Ford’s face brightened a good deal at that suggestion, for he had more than once cast a crest fallen look at his pretentious box.  But he replied,—­

“A mess!  How many crabs can one man eat?”

“I don’t know,” said Dab.  “It depends a good deal on who he is.  Then, if he eats the shells, he can’t take in so many.”

“Eat de shells?  Yah, yah, yah!  Dat beats my mudder!  She’s allers a-sayin’ wot a waste de shells make,” laughed Dick.  “I jest wish we might ketch some fish.  I dasn’t kerry home no crabs.”

“It does look as if we’d got as many as we’ll know what to do with,” remarked Dab, as he looked down on the sprawling multitude in the bottom of the boat.  “We’ll turn the clams out of the basket, and fill that; but we mustn’t put any crabs in the fish-car.  We’ll stow ’em all forward.”

The basket held more than half a bushel, but there was still a “heap” of what Ford Foster called “the crusties” to pen up in the bow of the boat.

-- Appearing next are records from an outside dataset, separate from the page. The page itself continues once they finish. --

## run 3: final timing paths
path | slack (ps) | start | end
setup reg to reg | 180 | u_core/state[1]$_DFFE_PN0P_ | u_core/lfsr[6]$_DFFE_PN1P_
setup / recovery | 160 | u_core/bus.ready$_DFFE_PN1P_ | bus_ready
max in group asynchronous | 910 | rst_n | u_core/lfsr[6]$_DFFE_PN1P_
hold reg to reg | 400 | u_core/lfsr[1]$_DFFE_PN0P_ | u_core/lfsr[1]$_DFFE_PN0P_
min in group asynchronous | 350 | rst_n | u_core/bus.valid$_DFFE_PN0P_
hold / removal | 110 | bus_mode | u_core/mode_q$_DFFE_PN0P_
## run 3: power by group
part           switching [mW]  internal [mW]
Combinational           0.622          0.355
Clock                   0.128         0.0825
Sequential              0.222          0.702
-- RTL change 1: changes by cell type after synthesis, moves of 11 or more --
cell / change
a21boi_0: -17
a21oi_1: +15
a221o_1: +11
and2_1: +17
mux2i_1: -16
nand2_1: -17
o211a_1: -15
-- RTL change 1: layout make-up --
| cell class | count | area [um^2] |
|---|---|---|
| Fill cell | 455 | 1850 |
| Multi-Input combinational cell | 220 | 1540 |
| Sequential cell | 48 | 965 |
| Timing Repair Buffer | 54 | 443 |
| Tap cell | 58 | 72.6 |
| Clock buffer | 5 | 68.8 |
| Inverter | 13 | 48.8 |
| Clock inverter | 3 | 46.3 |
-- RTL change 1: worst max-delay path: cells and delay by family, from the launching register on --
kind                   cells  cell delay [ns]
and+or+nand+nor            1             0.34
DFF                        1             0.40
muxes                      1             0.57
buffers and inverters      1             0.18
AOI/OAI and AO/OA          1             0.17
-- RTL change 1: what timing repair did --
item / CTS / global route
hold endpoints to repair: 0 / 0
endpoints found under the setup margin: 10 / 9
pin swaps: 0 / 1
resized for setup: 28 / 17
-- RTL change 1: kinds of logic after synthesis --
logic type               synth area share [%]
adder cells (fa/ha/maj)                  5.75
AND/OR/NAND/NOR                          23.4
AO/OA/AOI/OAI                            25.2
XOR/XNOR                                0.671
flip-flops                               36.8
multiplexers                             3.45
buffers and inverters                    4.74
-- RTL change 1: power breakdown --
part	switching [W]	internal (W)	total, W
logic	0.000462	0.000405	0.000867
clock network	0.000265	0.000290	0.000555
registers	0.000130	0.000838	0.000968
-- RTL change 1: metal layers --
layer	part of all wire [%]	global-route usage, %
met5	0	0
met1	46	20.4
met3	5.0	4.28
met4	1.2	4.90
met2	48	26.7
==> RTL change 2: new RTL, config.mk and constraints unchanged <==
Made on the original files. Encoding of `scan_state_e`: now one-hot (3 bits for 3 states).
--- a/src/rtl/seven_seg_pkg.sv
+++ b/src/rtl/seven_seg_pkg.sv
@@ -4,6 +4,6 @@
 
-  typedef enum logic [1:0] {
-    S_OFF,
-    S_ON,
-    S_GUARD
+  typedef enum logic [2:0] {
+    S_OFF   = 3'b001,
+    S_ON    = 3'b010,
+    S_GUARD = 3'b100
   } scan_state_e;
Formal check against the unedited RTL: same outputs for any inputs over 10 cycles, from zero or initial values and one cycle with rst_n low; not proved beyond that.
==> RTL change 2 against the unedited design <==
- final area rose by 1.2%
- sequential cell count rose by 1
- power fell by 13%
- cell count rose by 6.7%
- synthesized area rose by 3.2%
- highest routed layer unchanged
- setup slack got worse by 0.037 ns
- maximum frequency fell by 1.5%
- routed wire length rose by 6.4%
<file path="src/rtl/tdm_demux1_4_4bit.sv">
// Receive-side TDM demultiplexer: splits a 4-slot framed word stream back into
// four registered lanes A..D, pulses FrameValid per complete frame and err on
// framing faults or mid-frame stalls, then re-hunts for the next sync word.
module tdm_demux1_4_4bit #(
    parameter int unsigned WIDTH = 4,
    parameter int unsigned GAP   = 16   // legal range 1..255
) (
    input  logic             clk,
    input  logic             rst,
    input  logic [WIDTH-1:0] In,
    input  logic             InValid,
    input  logic             Sync,
    output logic [WIDTH-1:0] OutA,
    output logic [WIDTH-1:0] OutB,
    output logic [WIDTH-1:0] OutC,
    output logic [WIDTH-1:0] OutD,
    output logic             FrameValid,
    output logic [1:0]       Slot,
    output logic             err
);

    typedef enum logic [0:0] {StHunt, StRun} state_e;

    // Idle-cycle limit widened by one bit so the incremented count never wraps.
    localparam logic [8:0] GapLim = 9'(GAP);

    state_e           state_q, state_d;
    logic [1:0]       slot_q, slot_d;
    logic [7:0]       gap_q, gap_d;
    logic [WIDTH-1:0] sh0_q, sh0_d;
    logic [WIDTH-1:0] sh1_q, sh1_d;
    logic [WIDTH-1:0] sh2_q, sh2_d;
    logic [WIDTH-1:0] out_a_q, out_a_d;
    logic [WIDTH-1:0] out_b_q, out_b_d;
    logic [WIDTH-1:0] out_c_q, out_c_d;
    logic [WIDTH-1:0] out_d_q, out_d_d;
    logic             frame_valid_q, frame_valid_d;
    logic             err_q, err_d;

    logic [8:0]       gap_inc;

    assign gap_inc = {1'b0, gap_q} + 9'd1;

    // Next-state logic: framing FSM, slot capture, gap timeout and frame output.
    always_comb begin
        state_d       = state_q;
        slot_d        = slot_q;
        gap_d         = gap_q;
        sh0_d         = sh0_q;
        sh1_d         = sh1_q;
        sh2_d         = sh2_q;
        out_a_d       = out_a_q;
        out_b_d       = out_b_q;
        out_c_d       = out_c_q;
        out_d_d       = out_d_q;
        frame_valid_d = 1'b0;
        err_d         = 1'b0;

        unique case (state_q)
            StHunt: begin
                slot_d = 2'd0;
                gap_d  = 8'd0;
                // Unsynced words are silently discarded while hunting.
                if (InValid && Sync) begin
                    sh0_d   = In;
                    slot_d  = 2'd1;
                    state_d = StRun;
                end
            end

            StRun: begin
                if (InValid) begin
                    gap_d = 8'd0;
                    if (Sync) begin
                        // Sync always restarts the frame; an early one drops the partial frame.
                        if (slot_q != 2'd0) begin
                            err_d = 1'b1;
                        end
                        sh0_d  = In;
                        slot_d = 2'd1;
                    end else begin
                        unique case (slot_q)
                            2'd0: begin
                                // Slot 0 without sync: lost alignment.
                                err_d   = 1'b1;
                                state_d = StHunt;
                            end
                            2'd1: begin
                                sh1_d  = In;
                                slot_d = 2'd2;
                            end
                            2'd2: begin
                                sh2_d  = In;
                                slot_d = 2'd3;
                            end
                            2'd3: begin
                                out_a_d       = sh0_q;
                                out_b_d       = sh1_q;
                                out_c_d       = sh2_q;
                                out_d_d       = In;
                                frame_valid_d = 1'b1;
                                slot_d        = 2'd0;
                            end
                            default: ;
                        endcase
                    end
                end else if (slot_q != 2'd0) begin
                    // Stall inside a frame; idles between frames are unlimited.
                    if (gap_inc == GapLim) begin
                        err_d   = 1'b1;
                        state_d = StHunt;
                        slot_d  = 2'd0;
                        gap_d   = 8'd0;
                    end else begin
                        gap_d = gap_inc[7:0];
                    end
                end else begin
                    gap_d = 8'd0;
                end
            end

            default: begin
                state_d = StHunt;
                slot_d  = 2'd0;
                gap_d   = 8'd0;
            end
        endcase
    end

    // State and output registers with synchronous reset.
    always_ff @(posedge clk) begin
        if (rst) begin
            state_q       <= StHunt;
            slot_q        <= 2'd0;
            gap_q         <= 8'd0;
            sh0_q         <= '0;
            sh1_q         <= '0;
            sh2_q         <= '0;
            out_a_q       <= '0;
            out_b_q       <= '0;
            out_c_q       <= '0;
            out_d_q       <= '0;
            frame_valid_q <= 1'b0;
            err_q         <= 1'b0;
        end else begin
            state_q       <= state_d;
            slot_q        <= slot_d;
            gap_q         <= gap_d;
            sh0_q         <= sh0_d;
            sh1_q         <= sh1_d;
            sh2_q         <= sh2_d;
            out_a_q       <= out_a_d;
            out_b_q       <= out_b_d;
            out_c_q       <= out_c_d;
            out_d_q       <= out_d_d;
            frame_valid_q <= frame_valid_d;
            err_q         <= err_d;
        end
    end

    assign OutA       = out_a_q;
    assign OutB       = out_b_q;
    assign OutC       = out_c_q;
    assign OutD       = out_d_q;
    assign FrameValid = frame_valid_q;
    assign Slot       = slot_q;
    assign err        = err_q;

endmodule

</file>
$ cat src/rtl/wave_config_ctrl_if.sv
// ---------------------------------------------------------------------------
// wave_config_ctrl_if : frame/tick inputs and committed generator parameters
// Rev 1.0
// ---------------------------------------------------------------------------
`timescale 1ns/1ps
`default_nettype none

interface wave_config_ctrl_if;
   logic [55:0] receive_data;
   logic        data_ready;
   logic        period_tick;
   logic [15:0] full_width;
   logic [7:0]  detect_efficiency;
   logic [7:0]  deadtime_width;
   logic [7:0]  noise_choose;
   logic [15:0] total_number;
   logic        gen_enable;
   logic        burst_done;
   logic        cfg_error;
   logic [7:0]  err_count;
   logic        pending;

   modport master (
      output receive_data, data_ready, period_tick,
      input  full_width, detect_efficiency, deadtime_width, noise_choose,
      input  total_number, gen_enable, burst_done, cfg_error, err_count, pending
   );

   modport slave (
      input  receive_data, data_ready, period_tick,
      output full_width, detect_efficiency, deadtime_width, noise_choose,
      output total_number, gen_enable, burst_done, cfg_error, err_count, pending
   );
endinterface

`default_nettype wire

$ cat src/rtl/wave_config_ctrl.sv
// ---------------------------------------------------------------------------
// wave_config_ctrl : frame decode/range check, shadow set, burst sequencer
// Rev 1.0
// ---------------------------------------------------------------------------
`timescale 1ns/1ps
`default_nettype none

module wave_config_ctrl #(
   parameter int REPEAT    = 1,
   parameter int MIN_FULL  = 16,
   parameter int MAX_EFF   = 100,
   parameter int MAX_NOISE = 3
) (
   input  logic               clk,
   input  logic               rst,
   wave_config_ctrl_if.slave  bus
);

   localparam logic [15:0] c_RST_FW     = 16'd200;
   localparam logic [7:0]  c_RST_EFF    = 8'd50;
   localparam logic [7:0]  c_RST_DT     = 8'd8;
   localparam logic [7:0]  c_RST_NOISE  = 8'd3;
   localparam logic [15:0] c_RST_TN     = 16'd41;
   localparam logic [15:0] c_OFFSET     = 16'h0100;
   localparam logic [15:0] c_TN_MIN_RAW = 16'h0101;
   localparam logic [16:0] c_FW_MIN_RAW = 17'(32'h0100 + MIN_FULL);
   localparam logic [8:0]  c_MAX_EFF    = 9'(MAX_EFF);
   localparam logic [8:0]  c_MAX_NOISE  = 9'(MAX_NOISE);

   typedef enum logic [1:0] {
      S_IDLE = 2'd0,
      S_LOAD = 2'd1,
      S_RUN  = 2'd2,
      S_DONE = 2'd3
   } state_t;

   logic [15:0] w_raw_fw;
   logic [15:0] w_raw_tn;
   logic [7:0]  w_eff;
   logic [7:0]  w_dt;
   logic [7:0]  w_noise;
   logic [15:0] w_fw;
   logic [15:0] w_tn;
   logic        w_legal;
   logic        w_accept;
   logic        w_reject;

   state_t      state_q;
   logic [15:0] count_q;
   logic [15:0] full_width_q;
   logic [7:0]  efficiency_q;
   logic [7:0]  deadtime_q;
   logic [7:0]  noise_q;
   logic [15:0] total_q;
   logic        gen_enable_q;
   logic        burst_done_q;

   logic [15:0] sh_fw_q;
   logic [7:0]  sh_eff_q;
   logic [7:0]  sh_dt_q;
   logic [7:0]  sh_noise_q;
   logic [15:0] sh_tn_q;
   logic        pending_q;
   logic        pending_d;
   logic        cfg_error_q;
   logic [7:0]  err_count_q;

   assign w_raw_fw = bus.receive_data[55:40];
   assign w_eff    = bus.receive_data[39:32];
   assign w_dt     = bus.receive_data[31:24];
   assign w_noise  = bus.receive_data[23:16];
   assign w_raw_tn = bus.receive_data[15:0];
   assign w_fw     = w_raw_fw - c_OFFSET;
   assign w_tn     = w_raw_tn - c_OFFSET;

   // The raw-width floor also rejects raw values below the offset, whose
   // wrapped decode would otherwise look huge and pass the dead-time test.
   assign w_legal  = ({1'b0, w_raw_fw} >= c_FW_MIN_RAW)
                   && (w_fw > {8'd0, w_dt})
                   && ({1'b0, w_eff} <= c_MAX_EFF)
                   && ({1'b0, w_noise} <= c_MAX_NOISE)
                   && (w_raw_tn >= c_TN_MIN_RAW);

   assign w_accept = bus.data_ready & w_legal;
   assign w_reject = bus.data_ready & ~w_legal;

   // A frame arriving on the committing edge wins, so it waits for the next boundary.
   always_comb begin
      pending_d = pending_q;
      if (w_accept) begin
         pending_d = 1'b1;
      end else if (state_q == S_LOAD) begin
         pending_d = 1'b0;
      end
   end

   always_ff @(posedge clk or negedge rst) begin
      if (!rst) begin
         sh_fw_q     <= c_RST_FW;
         sh_eff_q    <= c_RST_EFF;
         sh_dt_q     <= c_RST_DT;
         sh_noise_q  <= c_RST_NOISE;
         sh_tn_q     <= c_RST_TN;
         pending_q   <= 1'b0;
         cfg_error_q <= 1'b0;
         err_count_q <= 8'd0;
      end else begin
         pending_q   <= pending_d;
         cfg_error_q <= w_reject;
         if (w_accept) begin
            sh_fw_q    <= w_fw;
            sh_eff_q   <= w_eff;
            sh_dt_q    <= w_dt;
            sh_noise_q <= w_noise;
            sh_tn_q    <= w_tn;
         end
         if (w_reject && (err_count_q != 8'hFF)) begin
            err_count_q <= err_count_q + 8'd1;
         end
      end
   end

   always_ff @(posedge clk or negedge rst) begin
      if (!rst) begin
         state_q      <= S_IDLE;
         count_q      <= 16'd0;
         full_width_q <= c_RST_FW;
         efficiency_q <= c_RST_EFF;
         deadtime_q   <= c_RST_DT;
         noise_q      <= c_RST_NOISE;
         total_q      <= c_RST_TN;
         gen_enable_q <= 1'b0;
         burst_done_q <= 1'b0;
      end else begin
         burst_done_q <= 1'b0;
         case (state_q)
            S_IDLE: begin
               gen_enable_q <= 1'b0;
               if (pending_q) begin
                  state_q <= S_LOAD;
               end
            end
            S_LOAD: begin
               if (pending_q) begin
                  full_width_q <= sh_fw_q;
                  efficiency_q <= sh_eff_q;
                  deadtime_q   <= sh_dt_q;
                  noise_q      <= sh_noise_q;
                  total_q      <= sh_tn_q;
               end
               count_q      <= 16'd0;
               gen_enable_q <= 1'b1;
               state_q      <= S_RUN;
            end
            S_RUN: begin
               if (bus.period_tick) begin
                  if (count_q == (total_q - 16'd1)) begin
                     gen_enable_q <= 1'b0;
                     burst_done_q <= 1'b1;
                     state_q      <= S_DONE;
                  end else begin
                     count_q <= count_q + 16'd1;
                  end
               end
            end
            S_DONE: begin
               gen_enable_q <= 1'b0;
               if (pending_q || (REPEAT != 0)) begin
                  state_q <= S_LOAD;
               end else begin
                  state_q <= S_IDLE;
               end
            end
            default: begin
               gen_enable_q <= 1'b0;
               state_q      <= S_IDLE;
            end
         endcase
      end
   end

   assign bus.full_width        = full_width_q;
   assign bus.detect_efficiency = efficiency_q;
   assign bus.deadtime_width    = deadtime_q;
   assign bus.noise_choose      = noise_q;
   assign bus.total_number      = total_q;
   assign bus.gen_enable        = gen_enable_q;
   assign bus.burst_done        = burst_done_q;
   assign bus.cfg_error         = cfg_error_q;
   assign bus.err_count         = err_count_q;
   assign bus.pending           = pending_q;

endmodule

`default_nettype wire

$ cat src/flat_wrapper.sv
// flat-port wrapper written by rule: the top's interface ports become plain ports
module wave_config_ctrl_flat 
#(
   parameter int REPEAT    = 1,
   parameter int MIN_FULL  = 16,
   parameter int MAX_EFF   = 100,
   parameter int MAX_NOISE = 3
)
  (clk, rst, bus_receive_data, bus_data_ready, bus_period_tick, bus_full_width, bus_detect_efficiency, bus_deadtime_width, bus_noise_choose, bus_total_number, bus_gen_enable, bus_burst_done, bus_cfg_error, bus_err_count, bus_pending);
  wave_config_ctrl_if bus_i ();
  input  logic clk;
  input  logic rst;
  input wire logic [$bits(bus_i.receive_data)-1:0] bus_receive_data;
  input wire logic [$bits(bus_i.data_ready)-1:0] bus_data_ready;
  input wire logic [$bits(bus_i.period_tick)-1:0] bus_period_tick;
  output wire logic [$bits(bus_i.full_width)-1:0] bus_full_width;
  output wire logic [$bits(bus_i.detect_efficiency)-1:0] bus_detect_efficiency;
  output wire logic [$bits(bus_i.deadtime_width)-1:0] bus_deadtime_width;
  output wire logic [$bits(bus_i.noise_choose)-1:0] bus_noise_choose;
  output wire logic [$bits(bus_i.total_number)-1:0] bus_total_number;
  output wire logic [$bits(bus_i.gen_enable)-1:0] bus_gen_enable;
  output wire logic [$bits(bus_i.burst_done)-1:0] bus_burst_done;
  output wire logic [$bits(bus_i.cfg_error)-1:0] bus_cfg_error;
  output wire logic [$bits(bus_i.err_count)-1:0] bus_err_count;
  output wire logic [$bits(bus_i.pending)-1:0] bus_pending;
  assign bus_i.receive_data = bus_receive_data;
  assign bus_i.data_ready = bus_data_ready;
  assign bus_i.period_tick = bus_period_tick;
  assign bus_full_width = bus_i.full_width;
  assign bus_detect_efficiency = bus_i.detect_efficiency;
  assign bus_deadtime_width = bus_i.deadtime_width;
  assign bus_noise_choose = bus_i.noise_choose;
  assign bus_total_number = bus_i.total_number;
  assign bus_gen_enable = bus_i.gen_enable;
  assign bus_burst_done = bus_i.burst_done;
  assign bus_cfg_error = bus_i.cfg_error;
  assign bus_err_count = bus_i.err_count;
  assign bus_pending = bus_i.pending;
  wave_config_ctrl #(.REPEAT(REPEAT), .MIN_FULL(MIN_FULL), .MAX_EFF(MAX_EFF), .MAX_NOISE(MAX_NOISE)) u_core (.clk(clk), .rst(rst), .bus(bus_i));
endmodule
`src/rtl/vc_fifo_bank.sv`:
```
// Virtual-channel input buffer: four independent first-word-fall-through FIFOs
// addressed by push_vc on the write side and by a per-VC pop mask on the read side.
module vc_fifo_bank #(
    parameter int DATA_W    = 4,
    parameter int DEPTH     = 4,
    parameter int AF_THRESH = 3,
    parameter int AE_THRESH = 1
) (
    input  logic              clk,
    input  logic              rst,
    input  logic              enb,
    input  logic              push,
    input  logic [1:0]        push_vc,
    input  logic [DATA_W-1:0] push_data,
    input  logic [3:0]        pop,
    output logic [DATA_W-1:0] vc_data0,
    output logic [DATA_W-1:0] vc_data1,
    output logic [DATA_W-1:0] vc_data2,
    output logic [DATA_W-1:0] vc_data3,
    output logic [3:0]        empty,
    output logic [3:0]        full,
    output logic [3:0]        almost_full,
    output logic [3:0]        almost_empty,
    output logic              overflow_err,
    output logic              underflow_err
);

    localparam int NUM_VC = 4;
    localparam int AW     = $clog2(DEPTH);
    localparam int PW     = AW + 1;

    logic [DATA_W-1:0] head [NUM_VC];
    logic [NUM_VC-1:0] ovf_hit;
    logic [NUM_VC-1:0] udf_hit;

    logic overflow_err_q, overflow_err_d;
    logic underflow_err_q, underflow_err_d;

    generate
        for (genvar gi = 0; gi < NUM_VC; gi++) begin : g_vc
            logic [PW-1:0]     wr_ptr_q, wr_ptr_d;
            logic [PW-1:0]     rd_ptr_q, rd_ptr_d;
            logic [PW-1:0]     count;
            logic [DATA_W-1:0] mem_q [DEPTH];
            logic              push_req, pop_req;
            logic              push_ok, pop_ok;
            logic              is_empty, is_full;

            assign count    = wr_ptr_q - rd_ptr_q;
            assign is_empty = (wr_ptr_q == rd_ptr_q);
            assign is_full  = (wr_ptr_q[AW] != rd_ptr_q[AW]) &&
                              (wr_ptr_q[AW-1:0] == rd_ptr_q[AW-1:0]);

            // A pop on a full VC frees the slot the same-cycle push lands in.
            always_comb begin
                push_req = enb && push && (push_vc == 2'(gi));
                pop_req  = enb && pop[gi];
                pop_ok   = pop_req && !is_empty;
                push_ok  = push_req && (!is_full || pop_req);
                wr_ptr_d = wr_ptr_q + {{AW{1'b0}}, push_ok};
                rd_ptr_d = rd_ptr_q + {{AW{1'b0}}, pop_ok};
            end

            assign ovf_hit[gi] = push_req && is_full && !pop_req;
            assign udf_hit[gi] = pop_req && is_empty;

            always_ff @(posedge clk) begin
                if (rst) begin
                    wr_ptr_q <= '0;
                    rd_ptr_q <= '0;
                end else begin
                    wr_ptr_q <= wr_ptr_d;
                    rd_ptr_q <= rd_ptr_d;
                end
            end

            // Storage carries no reset; the pointers alone define validity.
            always_ff @(posedge clk) begin
                if (push_ok && !rst) begin
                    mem_q[wr_ptr_q[AW-1:0]] <= push_data;
                end
            end

            assign head[gi]         = is_empty ? '0 : mem_q[rd_ptr_q[AW-1:0]];
            assign empty[gi]        = is_empty;
            assign full[gi]         = is_full;
            assign almost_full[gi]  = (count >= PW'(AF_THRESH));
            assign almost_empty[gi] = (count <= PW'(AE_THRESH));
        end
    endgenerate

    always_comb begin
        overflow_err_d  = overflow_err_q  || (|ovf_hit);
        underflow_err_d = underflow_err_q || (|udf_hit);
    end

    always_ff @(posedge clk) begin
        if (rst) begin
            overflow_err_q  <= 1'b0;
            underflow_err_q <= 1'b0;
        end else begin
            overflow_err_q  <= overflow_err_d;
            underflow_err_q <= underflow_err_d;
        end
    end

    assign vc_data0      = head[0];
    assign vc_data1      = head[1];
    assign vc_data2      = head[2];
    assign vc_data3      = head[3];
    assign overflow_err  = overflow_err_q;
    assign underflow_err = underflow_err_q;

endmodule

```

That duty attended to, the grapnel was pulled up, and Dick was set at the oars, while Dab selected from Ford’s box just the hooks and lines their owner had made least account of.

“What’ll we catch, Dab?”

“’Most anything.  Nobody knows till he’s done it.  Perch, porgies, cunners, black-fish, weak-fish, maybe a bass or a sheep’s-head, but more cunners than any thing else, unless we strike some flounders at the turn of the tide.”

“That’s a big enough assortment to set up a fish-market on.”

“If we catch ’em.  We’ve got a good enough day, anyhow, and the tide’ll be about right by the time we get to work.”

“Why not try here?”

“’Cause there’s no fish to speak of, and because the crabs’ll clean your hook for you as fast as you can put the bait on.  We must go out to deeper water and better bottom.  Dick knows just where to go.  You might hang your line out all day and not get a bite, if you didn’t strike the right spot.”